▶ _ACTION ITEM_
Write out exactly the lines of the entries below from the one holding "worst max register" to the one holding "hold buffers | 0 | 0", inclusive, and leave out all other lines.

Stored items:
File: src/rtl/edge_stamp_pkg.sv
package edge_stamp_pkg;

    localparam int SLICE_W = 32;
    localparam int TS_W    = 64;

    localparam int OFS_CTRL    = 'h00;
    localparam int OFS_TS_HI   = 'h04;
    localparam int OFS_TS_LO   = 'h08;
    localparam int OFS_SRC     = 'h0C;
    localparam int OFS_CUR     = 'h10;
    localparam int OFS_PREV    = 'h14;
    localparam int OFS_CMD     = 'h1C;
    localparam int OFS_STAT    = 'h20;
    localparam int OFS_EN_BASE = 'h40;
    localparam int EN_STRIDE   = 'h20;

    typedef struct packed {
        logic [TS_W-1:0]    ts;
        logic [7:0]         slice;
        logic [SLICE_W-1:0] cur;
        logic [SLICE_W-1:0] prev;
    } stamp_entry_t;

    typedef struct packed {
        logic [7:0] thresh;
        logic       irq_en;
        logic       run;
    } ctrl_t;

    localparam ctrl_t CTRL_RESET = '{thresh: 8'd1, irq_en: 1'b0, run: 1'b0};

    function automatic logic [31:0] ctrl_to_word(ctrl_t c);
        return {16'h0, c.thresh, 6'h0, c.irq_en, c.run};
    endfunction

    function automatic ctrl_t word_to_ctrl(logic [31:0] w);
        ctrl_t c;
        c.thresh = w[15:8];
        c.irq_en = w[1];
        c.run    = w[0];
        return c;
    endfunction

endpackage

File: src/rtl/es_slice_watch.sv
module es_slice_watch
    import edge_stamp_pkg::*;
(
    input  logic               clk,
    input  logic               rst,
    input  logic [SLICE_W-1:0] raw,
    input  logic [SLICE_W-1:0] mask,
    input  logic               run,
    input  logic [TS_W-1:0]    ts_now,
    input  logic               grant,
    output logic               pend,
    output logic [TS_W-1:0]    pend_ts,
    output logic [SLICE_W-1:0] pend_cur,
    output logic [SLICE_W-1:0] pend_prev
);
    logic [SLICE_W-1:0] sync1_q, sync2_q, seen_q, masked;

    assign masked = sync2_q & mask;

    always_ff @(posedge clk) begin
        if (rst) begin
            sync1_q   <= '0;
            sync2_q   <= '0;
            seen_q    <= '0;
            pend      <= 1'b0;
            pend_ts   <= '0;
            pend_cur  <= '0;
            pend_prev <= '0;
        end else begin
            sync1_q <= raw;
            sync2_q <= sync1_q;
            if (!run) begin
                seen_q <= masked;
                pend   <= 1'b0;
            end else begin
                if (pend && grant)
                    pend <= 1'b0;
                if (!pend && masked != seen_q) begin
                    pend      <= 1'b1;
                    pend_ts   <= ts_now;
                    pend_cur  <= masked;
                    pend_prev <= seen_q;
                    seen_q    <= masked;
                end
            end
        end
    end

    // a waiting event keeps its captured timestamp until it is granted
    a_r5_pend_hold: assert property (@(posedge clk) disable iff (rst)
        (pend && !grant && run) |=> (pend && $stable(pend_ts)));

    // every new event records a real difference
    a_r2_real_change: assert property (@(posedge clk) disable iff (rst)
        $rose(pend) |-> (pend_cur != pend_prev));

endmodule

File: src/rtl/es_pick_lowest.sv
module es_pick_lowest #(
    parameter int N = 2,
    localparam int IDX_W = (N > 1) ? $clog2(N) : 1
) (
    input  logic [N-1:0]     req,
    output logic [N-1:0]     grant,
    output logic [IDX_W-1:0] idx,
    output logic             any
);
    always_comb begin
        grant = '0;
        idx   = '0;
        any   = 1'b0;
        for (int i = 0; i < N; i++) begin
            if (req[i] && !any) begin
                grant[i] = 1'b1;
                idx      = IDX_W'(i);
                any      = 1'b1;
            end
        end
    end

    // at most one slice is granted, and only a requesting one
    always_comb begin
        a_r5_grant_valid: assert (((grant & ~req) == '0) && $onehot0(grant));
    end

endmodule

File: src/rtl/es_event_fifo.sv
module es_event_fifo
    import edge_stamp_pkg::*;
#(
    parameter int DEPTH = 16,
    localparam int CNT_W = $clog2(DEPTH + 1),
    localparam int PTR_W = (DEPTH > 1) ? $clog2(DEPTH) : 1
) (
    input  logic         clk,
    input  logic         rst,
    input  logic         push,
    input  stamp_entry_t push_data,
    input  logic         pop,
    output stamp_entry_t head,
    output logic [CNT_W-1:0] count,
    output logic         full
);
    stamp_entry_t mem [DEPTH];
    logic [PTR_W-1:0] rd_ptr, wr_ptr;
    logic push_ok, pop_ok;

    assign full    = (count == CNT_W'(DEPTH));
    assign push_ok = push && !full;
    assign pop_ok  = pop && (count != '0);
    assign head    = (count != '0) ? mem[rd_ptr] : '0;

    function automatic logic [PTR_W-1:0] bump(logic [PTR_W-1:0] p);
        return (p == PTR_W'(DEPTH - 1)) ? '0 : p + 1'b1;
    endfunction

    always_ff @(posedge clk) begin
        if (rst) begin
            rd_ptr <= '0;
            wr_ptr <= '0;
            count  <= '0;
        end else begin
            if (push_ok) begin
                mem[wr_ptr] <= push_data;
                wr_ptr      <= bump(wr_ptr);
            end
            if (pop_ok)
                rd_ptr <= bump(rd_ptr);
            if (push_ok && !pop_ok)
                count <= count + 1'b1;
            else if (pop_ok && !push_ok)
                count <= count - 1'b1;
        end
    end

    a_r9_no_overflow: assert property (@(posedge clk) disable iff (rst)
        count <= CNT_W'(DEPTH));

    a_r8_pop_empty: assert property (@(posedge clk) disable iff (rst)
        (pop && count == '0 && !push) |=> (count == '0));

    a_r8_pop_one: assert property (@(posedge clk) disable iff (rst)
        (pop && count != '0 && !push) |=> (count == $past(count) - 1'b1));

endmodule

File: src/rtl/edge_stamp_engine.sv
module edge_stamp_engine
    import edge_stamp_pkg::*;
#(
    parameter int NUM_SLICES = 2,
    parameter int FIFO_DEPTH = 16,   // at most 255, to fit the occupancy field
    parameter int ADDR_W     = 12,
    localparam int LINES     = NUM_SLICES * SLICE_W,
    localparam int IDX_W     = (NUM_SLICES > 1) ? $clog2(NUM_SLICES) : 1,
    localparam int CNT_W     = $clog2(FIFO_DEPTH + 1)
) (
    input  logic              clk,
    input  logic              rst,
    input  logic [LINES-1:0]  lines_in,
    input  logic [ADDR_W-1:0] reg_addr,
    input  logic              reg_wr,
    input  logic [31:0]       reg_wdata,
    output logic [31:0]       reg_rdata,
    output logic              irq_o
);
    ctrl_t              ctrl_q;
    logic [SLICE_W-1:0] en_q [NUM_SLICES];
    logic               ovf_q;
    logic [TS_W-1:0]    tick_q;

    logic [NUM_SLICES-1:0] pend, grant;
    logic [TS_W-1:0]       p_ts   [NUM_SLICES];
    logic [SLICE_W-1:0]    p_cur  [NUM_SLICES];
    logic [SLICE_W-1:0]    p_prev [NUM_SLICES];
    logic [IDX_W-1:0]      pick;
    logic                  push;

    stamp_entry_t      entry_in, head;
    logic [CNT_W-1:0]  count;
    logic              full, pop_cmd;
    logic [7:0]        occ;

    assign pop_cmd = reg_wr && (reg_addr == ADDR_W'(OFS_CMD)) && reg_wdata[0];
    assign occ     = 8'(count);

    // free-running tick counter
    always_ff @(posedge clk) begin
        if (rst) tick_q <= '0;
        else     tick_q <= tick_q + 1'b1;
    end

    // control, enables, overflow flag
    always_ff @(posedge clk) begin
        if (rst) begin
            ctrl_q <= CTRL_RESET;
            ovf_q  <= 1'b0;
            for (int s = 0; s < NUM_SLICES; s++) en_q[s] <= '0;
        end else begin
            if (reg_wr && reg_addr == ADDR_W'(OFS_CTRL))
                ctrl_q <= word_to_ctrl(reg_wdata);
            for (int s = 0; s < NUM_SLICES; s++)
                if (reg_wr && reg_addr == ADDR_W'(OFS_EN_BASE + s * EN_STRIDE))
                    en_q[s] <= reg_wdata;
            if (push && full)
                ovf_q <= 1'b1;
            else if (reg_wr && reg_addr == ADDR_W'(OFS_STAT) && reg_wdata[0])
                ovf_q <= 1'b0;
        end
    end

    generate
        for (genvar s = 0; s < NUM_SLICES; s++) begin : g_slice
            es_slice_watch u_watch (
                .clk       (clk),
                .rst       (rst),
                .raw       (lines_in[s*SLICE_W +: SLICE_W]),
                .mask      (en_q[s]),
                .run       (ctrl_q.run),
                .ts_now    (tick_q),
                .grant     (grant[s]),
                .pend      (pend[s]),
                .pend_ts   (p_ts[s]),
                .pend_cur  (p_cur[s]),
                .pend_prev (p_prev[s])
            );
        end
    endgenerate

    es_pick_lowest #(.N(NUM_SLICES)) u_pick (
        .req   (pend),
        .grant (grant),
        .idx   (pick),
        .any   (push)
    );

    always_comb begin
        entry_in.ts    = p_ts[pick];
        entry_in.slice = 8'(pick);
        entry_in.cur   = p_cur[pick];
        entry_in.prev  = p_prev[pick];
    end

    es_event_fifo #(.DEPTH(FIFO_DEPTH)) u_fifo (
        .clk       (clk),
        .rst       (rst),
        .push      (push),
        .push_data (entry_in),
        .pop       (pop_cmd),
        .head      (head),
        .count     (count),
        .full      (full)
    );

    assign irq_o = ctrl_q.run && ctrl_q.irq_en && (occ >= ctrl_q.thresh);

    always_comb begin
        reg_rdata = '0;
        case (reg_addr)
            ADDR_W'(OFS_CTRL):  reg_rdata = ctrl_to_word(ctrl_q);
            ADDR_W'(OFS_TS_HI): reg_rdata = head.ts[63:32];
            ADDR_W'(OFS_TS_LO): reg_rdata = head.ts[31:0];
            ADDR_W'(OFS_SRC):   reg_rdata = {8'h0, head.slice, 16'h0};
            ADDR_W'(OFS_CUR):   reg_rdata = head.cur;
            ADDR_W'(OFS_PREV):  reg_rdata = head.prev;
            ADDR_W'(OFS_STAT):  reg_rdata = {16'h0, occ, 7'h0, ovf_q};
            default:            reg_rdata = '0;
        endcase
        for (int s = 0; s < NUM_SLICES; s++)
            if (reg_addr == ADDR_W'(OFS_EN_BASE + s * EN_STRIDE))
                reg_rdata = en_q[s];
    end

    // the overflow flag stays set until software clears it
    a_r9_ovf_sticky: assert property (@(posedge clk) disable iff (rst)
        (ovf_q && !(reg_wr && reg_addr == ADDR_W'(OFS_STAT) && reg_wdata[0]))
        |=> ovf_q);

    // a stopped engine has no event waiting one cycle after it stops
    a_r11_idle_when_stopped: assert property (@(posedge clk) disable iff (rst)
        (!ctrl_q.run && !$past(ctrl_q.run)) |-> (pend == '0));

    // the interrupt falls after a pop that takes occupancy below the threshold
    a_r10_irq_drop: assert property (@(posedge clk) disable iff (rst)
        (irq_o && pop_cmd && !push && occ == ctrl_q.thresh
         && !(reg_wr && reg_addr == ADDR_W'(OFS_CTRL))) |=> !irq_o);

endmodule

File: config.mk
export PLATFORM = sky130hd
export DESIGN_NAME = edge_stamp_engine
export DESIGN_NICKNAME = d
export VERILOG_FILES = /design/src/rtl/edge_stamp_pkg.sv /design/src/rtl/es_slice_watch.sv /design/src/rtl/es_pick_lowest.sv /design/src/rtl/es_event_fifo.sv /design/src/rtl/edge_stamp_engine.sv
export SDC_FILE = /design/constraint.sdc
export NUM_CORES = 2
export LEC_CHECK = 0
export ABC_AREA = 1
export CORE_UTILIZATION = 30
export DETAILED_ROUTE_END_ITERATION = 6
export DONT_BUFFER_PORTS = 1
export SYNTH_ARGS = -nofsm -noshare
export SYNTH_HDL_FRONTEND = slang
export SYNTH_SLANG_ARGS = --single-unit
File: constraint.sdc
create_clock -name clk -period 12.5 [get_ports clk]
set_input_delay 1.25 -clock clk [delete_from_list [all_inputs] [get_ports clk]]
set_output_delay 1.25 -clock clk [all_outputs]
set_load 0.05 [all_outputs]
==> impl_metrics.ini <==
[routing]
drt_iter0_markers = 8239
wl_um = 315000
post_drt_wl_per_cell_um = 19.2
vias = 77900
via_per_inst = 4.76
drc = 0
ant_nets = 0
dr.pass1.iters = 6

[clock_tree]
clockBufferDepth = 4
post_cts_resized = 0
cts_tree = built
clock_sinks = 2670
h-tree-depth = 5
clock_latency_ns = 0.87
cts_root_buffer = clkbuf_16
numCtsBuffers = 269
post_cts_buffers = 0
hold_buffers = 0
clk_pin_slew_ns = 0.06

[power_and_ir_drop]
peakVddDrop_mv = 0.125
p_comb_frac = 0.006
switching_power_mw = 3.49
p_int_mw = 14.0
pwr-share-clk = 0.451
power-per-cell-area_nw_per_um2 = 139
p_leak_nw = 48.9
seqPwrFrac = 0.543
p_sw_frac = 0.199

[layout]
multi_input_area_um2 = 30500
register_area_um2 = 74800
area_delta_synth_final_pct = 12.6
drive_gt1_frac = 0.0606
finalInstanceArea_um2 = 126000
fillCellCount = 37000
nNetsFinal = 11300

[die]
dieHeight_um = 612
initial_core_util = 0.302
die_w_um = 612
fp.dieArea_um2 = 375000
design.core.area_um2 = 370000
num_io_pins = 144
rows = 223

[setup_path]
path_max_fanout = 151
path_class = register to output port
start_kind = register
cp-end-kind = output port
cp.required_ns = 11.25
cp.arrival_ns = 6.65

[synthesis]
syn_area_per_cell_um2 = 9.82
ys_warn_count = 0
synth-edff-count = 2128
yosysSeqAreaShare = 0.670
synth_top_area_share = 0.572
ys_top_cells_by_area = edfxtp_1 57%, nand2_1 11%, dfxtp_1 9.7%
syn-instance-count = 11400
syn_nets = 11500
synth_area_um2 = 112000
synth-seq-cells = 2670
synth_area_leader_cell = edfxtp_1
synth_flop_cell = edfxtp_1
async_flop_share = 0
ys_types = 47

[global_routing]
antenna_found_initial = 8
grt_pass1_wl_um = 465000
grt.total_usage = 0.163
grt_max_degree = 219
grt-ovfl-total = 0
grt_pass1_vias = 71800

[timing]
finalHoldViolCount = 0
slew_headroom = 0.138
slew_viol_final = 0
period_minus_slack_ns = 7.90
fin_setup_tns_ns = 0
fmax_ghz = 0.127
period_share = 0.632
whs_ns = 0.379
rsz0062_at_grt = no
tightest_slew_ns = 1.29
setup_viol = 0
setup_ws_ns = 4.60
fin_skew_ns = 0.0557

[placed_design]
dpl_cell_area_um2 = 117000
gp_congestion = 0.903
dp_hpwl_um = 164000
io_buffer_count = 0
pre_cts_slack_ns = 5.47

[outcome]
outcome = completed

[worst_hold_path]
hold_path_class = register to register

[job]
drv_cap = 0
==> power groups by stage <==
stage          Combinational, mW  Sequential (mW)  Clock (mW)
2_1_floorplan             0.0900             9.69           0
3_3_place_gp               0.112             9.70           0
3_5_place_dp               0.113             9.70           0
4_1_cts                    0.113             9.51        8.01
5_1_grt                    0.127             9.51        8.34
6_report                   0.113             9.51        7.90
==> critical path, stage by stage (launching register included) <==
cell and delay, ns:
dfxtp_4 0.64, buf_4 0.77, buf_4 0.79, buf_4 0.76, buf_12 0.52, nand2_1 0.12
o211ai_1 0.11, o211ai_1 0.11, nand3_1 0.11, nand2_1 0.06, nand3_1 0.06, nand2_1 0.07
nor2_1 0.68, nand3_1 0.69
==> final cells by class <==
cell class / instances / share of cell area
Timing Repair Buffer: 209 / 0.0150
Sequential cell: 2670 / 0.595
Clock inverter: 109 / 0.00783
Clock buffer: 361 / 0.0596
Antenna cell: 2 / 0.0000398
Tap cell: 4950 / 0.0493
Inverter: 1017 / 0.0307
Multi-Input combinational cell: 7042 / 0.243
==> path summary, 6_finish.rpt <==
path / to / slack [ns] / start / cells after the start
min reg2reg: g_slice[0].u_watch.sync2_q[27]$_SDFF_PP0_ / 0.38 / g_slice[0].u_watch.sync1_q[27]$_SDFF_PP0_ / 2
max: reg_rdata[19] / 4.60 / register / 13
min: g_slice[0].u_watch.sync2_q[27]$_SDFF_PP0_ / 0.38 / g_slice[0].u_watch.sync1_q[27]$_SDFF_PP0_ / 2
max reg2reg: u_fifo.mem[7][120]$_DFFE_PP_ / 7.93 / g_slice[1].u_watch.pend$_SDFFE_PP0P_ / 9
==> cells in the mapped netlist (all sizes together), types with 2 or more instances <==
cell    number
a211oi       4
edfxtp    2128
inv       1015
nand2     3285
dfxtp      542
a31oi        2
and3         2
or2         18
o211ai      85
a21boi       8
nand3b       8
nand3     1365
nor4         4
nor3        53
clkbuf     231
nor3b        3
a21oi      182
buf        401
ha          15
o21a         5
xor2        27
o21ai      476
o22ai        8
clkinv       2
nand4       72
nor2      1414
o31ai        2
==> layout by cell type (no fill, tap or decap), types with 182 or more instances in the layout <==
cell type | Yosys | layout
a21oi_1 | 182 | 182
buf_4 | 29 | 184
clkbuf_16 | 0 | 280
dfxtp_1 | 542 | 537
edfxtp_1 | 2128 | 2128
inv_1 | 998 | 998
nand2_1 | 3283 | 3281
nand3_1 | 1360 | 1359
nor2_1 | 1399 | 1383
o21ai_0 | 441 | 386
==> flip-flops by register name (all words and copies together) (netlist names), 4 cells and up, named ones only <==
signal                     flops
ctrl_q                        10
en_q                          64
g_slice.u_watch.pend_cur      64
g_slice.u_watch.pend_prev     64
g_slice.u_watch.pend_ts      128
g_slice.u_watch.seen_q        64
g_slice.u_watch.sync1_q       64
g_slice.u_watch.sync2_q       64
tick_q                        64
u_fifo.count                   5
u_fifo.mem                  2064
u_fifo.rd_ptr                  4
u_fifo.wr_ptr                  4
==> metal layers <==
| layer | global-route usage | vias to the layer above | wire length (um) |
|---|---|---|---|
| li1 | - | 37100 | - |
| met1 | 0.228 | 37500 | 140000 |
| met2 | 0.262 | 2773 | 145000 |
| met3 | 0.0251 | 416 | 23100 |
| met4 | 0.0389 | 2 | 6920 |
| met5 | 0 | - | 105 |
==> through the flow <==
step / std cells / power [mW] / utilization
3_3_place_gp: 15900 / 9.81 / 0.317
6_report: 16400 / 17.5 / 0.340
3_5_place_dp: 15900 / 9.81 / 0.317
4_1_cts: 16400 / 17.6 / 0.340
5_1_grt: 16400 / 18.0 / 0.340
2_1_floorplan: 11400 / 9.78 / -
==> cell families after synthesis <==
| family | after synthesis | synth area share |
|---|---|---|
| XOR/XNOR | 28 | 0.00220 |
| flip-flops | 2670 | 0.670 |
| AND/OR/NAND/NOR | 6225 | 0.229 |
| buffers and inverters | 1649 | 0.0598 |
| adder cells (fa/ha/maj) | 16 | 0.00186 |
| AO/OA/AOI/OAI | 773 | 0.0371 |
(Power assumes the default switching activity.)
--
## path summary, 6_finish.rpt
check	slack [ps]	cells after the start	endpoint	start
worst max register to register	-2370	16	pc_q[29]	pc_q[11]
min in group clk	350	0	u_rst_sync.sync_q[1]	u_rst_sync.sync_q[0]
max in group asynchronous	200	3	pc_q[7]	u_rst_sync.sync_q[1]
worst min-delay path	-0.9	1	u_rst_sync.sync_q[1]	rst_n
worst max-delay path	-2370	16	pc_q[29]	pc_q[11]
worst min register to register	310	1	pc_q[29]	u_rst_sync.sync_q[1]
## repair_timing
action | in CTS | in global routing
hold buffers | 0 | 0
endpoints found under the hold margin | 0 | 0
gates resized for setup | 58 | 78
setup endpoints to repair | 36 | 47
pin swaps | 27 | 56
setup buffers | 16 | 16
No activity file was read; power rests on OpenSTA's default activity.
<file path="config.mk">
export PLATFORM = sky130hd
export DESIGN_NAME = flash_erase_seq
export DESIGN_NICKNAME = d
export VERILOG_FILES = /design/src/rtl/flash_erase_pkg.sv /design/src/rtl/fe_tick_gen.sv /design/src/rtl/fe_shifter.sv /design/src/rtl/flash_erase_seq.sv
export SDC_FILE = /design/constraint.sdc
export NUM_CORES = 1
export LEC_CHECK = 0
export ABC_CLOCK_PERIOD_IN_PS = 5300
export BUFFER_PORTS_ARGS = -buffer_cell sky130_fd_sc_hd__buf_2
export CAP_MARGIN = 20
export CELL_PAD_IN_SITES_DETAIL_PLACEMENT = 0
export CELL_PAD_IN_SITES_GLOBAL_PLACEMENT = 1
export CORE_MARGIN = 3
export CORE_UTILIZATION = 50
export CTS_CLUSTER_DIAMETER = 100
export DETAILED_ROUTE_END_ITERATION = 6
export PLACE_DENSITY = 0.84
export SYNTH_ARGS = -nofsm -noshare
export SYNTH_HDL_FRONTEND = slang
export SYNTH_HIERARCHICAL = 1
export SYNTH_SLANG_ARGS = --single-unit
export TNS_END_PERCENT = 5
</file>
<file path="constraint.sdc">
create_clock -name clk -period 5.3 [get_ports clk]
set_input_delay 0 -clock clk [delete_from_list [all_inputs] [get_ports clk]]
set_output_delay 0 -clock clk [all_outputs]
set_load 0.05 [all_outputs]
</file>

▶ _TASK ANSWER_
worst max register to register	-2370	16	pc_q[29]	pc_q[11]
min in group clk	350	0	u_rst_sync.sync_q[1]	u_rst_sync.sync_q[0]
max in group asynchronous	200	3	pc_q[7]	u_rst_sync.sync_q[1]
worst min-delay path	-0.9	1	u_rst_sync.sync_q[1]	rst_n
worst max-delay path	-2370	16	pc_q[29]	pc_q[11]
worst min register to register	310	1	pc_q[29]	u_rst_sync.sync_q[1]
## repair_timing
action | in CTS | in global routing
hold buffers | 0 | 0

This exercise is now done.